グレイマン(原題:The Gray Man)


【概要】

2022年のアメリカ/チェコ合作映画
上映時間は122分

【あらすじ】

服役中のコート・ジェントリーはCIAフィッツロイにリクルートされて、秘密暗殺者のシエラ・シックスとして生きていくことになった。その18年後、シエラ・シックスはバンコクで暗殺する標的となった男から自分がシエラ・フォーであると教えられ、CIAの裏切り行為の入ったチップを渡され、彼はCIAから追われる身となってしまう。

【スタッフ】

監督/製作はアンソニー・ルッソ/ジョー・ルッソ
音楽はヘンリー・ジャックマン
撮影はスティーヴン・F・ウィンドン

【キャスト】

ライアン・ゴズリング(シエラ・シックス)
クリス・エヴァンス(ロイド・ハンセン)
アナ・デ・アルマス(ダニ・ミランダ)
レゲ=ジャン・ペイジ(デニー・カーマイケル)
ビリー・ボブ・ソーントン(ドナルド・フィッツロイ)
アルフレ・ウッダード(マーガレット・ケイヒル)

【感想】

マーク・グリーニーが2009年から執筆している「暗殺者グレイマン」の映画化。製作費は2億ドルになり、Netflix史上でも最も高額となった。ライアン・ゴズリングとアナ・デ・アルマスは「ブレードランナー2049(2017)」以来、クリス・エヴァンスとアナ・デ・アルマスは「ナイブズ・アウト/名探偵と刃の館の秘密(2019)」以来の共演となった。

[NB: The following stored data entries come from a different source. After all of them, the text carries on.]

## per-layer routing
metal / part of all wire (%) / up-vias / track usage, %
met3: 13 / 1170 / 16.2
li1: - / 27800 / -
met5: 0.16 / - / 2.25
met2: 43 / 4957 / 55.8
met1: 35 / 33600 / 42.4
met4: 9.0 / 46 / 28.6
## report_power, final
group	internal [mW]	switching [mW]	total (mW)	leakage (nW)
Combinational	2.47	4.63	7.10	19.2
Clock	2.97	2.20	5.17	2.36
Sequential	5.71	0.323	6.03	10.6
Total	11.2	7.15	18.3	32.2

本作を見て思うのはマイケル・ベイっぽさである。製作費2億ドルは伊達ではなく、とにかくド派手なアクションで展開していく。特に中盤のプラハで繰り広げられる一連のアクションは圧巻である。銃撃、爆破のみにとどまらず、路面電車にスポーツカーまで登場させ、最後にはそれらをもろとも吹き飛ばす。ド派手なアクションがひと段落すると静まり返り、シックスがミランダに一言感謝を告げるところももはや芸術的である。また、「グレイマン」と言われることになる男が登場して「グレイ」のクレジットが出た後、18年後に舞台を移すと色とりどりの花火が撃ちあがっている様子も美しかった。

それから、「007」や「ミッション:インポッシブル」、または「ボーン」シリーズなどを連想させる王道のアクション映画とも言える。世界各地を巡り、殺し屋から命を狙われ、大切な子供(主人公の子供ではないが)を守るために体を張る。

物語自体に意外性はないのだが、「そこはそうするか」といった悪い意味での意外性もある。たとえば、ロイドが呼び寄せた暗殺者はミランダとの戦いの最中、急に戦意を失いチップを返却してくれる。ここは普通に戦いで決着させても良かったと思う。また、ラストでは宿敵ロイドとの戦いを終わらせるのは彼の暴走を止められなかったCIAのスーザンである。さらに、事の発端であるカーマイケルはキャリアに大きな影を落とすことにはなっても生き続けている。結局、グレイマンは顔と名前の一致する敵キャラは冒頭のエージェントを除けば誰一人として殺していないのだ。別に殺せとまでは言わないが、大切な子供と一緒になったところで、なんかモヤモヤした終わり方である。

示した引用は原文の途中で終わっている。